October 27, 2014
TierPoint continues this year's momentum with the acquisition of Xand and its sizable footprint in the northeast data center market. Freshly recapitalized, TierPoint has been expanding aggressively through both acquisition and building.
Colocation and cloud provider Xand adds six data centers, totaling 140,000 square feet and another 1,000 customers for 3,700 customers total. The purchase price was not disclosed, but the acquisition is being funded through a combination of incremental equity from existing TierPoint investors and new investor Ontario Teachers’ Pension Plan.
Xand's data centers are in New York, Pennsylvania, Connecticut and Massachusetts. TierPoint has data centers in Dallas, Spokane, Seattle, Pennsylvania and Baltimore.
Bringing its portfolio size to more than 300,000 square feet of raised floor, the deal instantly makes TierPoint a national player, with a total of 13 data centers in 10 markets. It also sets TierPoint up for further growth, giving the company master-planned space to add up to 150,000 square feet of data center space.
Expanding size and product portfolio
It is a straight-forward consolidation deal. Both companies wanted to expand out of their markets and had similar cultures and play books.
"It's kind of ironic: If you look at our stories, we’re both founded on acquisitions," said Xand founder and CEO Yatish Mishra. "We’re both focused on Tier 2 markets, both on the SME (small and mid-size enterprise). Both going towards hybrid. We essentially have the same playbook. The match is unbelievably perfect."
"It gives us a nice northeastern presence,” said TierPoint CEO Paul Estes. “It fills in and rounds out management team as well. Very similar in culture and in products that we offer."
Xand locations now part of growing TierPoint portfolio
The merger serves both companies' existing customers well, giving them the option to expand geographic diversity through a single data center provider, Estes said. He noted that Xand was a little further ahead when it came to cloud which will help boost these offerings across the footprint.
"Another important combination is of our technical development team, meaning we can dedicate more dollars towards developing our services," said Andy Stewart, TierPoint’s CFO.

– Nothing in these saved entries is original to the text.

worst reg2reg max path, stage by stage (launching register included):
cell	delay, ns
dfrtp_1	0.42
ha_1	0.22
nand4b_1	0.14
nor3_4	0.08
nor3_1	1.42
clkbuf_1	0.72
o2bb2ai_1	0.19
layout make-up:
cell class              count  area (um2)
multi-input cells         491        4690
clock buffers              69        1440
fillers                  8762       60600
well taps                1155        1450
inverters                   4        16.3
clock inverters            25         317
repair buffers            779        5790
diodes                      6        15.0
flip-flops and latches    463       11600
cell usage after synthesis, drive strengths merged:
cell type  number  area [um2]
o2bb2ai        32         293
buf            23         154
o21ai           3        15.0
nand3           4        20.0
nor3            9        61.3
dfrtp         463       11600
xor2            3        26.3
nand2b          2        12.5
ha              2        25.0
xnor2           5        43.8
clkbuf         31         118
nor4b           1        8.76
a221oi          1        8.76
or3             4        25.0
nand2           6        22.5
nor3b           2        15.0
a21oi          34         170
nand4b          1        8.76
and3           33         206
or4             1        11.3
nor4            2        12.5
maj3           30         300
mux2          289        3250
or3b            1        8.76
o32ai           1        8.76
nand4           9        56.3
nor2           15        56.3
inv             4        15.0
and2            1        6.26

TierPoint execs said that all of Xand's markets and facilities fir into their strategy. Among them, the Philadelphia market was the most attractive because of an existing presence in Philadelphia. "It solved an expansion issue we had," Estes said about Philadelphia.
TierPoint has predominantly relied on acquisitions to expand but is also building an Oklahoma facility. It acquired Perimeter Technology in 2011.
Xand backer ABRY Partners is a private equity investment firm with a lot of stakes in the data center and communications space. It acquired Xand in 2011 and significantly built the company up through a merger with Access Northeast in 2012. Xand and Access Northeast together formed one of the largest privately held data center companies in the northeast, which is now being folded into TierPoint.
"We were exploring ways to expand the business," Mishra said. "We were bound in the northeast and wanted to expand beyond, a number of clients asking for east and west."
TierPoint on lookout for more acquisitions
The deal is the latest example of ongoing consolidation in the colocation data center market, where a handful of providers have been carving out territories. Multi-tenant data centers continue to proliferate in emerging and secondary markets, outside of the major metros. The data center is getting closer to the customer as more enterprises move off premises and more web workloads need to be closer to end users for lower latency.
"With this acquisition, TierPoint is doubling in size, gaining expansion space on the East Coast, and adding to its managed services capabilities," said Kelly Morgan, research director for data centers at 451 Research. "It's certainly a big move but probably will not be the firm's last acquisition, though we expect it to focus on integration for the next few months."
"The integration process is going to take a while," said Stewart. "The first twelve months are critical for us. We'll close the acquisition and put our heads down operating and integrating, but there are other exciting acquisition possibilities for the future."
DH Capital, which usually has its hands in the biggest data center deals (such as IBM's SoftLayer acquisition) served as exclusive financial advisor to ABRY and Xand. RBC Capital Markets and Credit Suisse will be providing debt financing for the transaction.
TierPoint’s current investor group includes Cequel III management, led by chairman Jerry Kent, RedBird Capital Partners, The Stephens Group, Jordan/Zalaznick Advisers, and Thompson Street Capital Partners.
New investor Ontario Teachers’ pension plan has more than $140 billion in net assets and demonstrates it’s probably a good time to be a teacher in Ontario.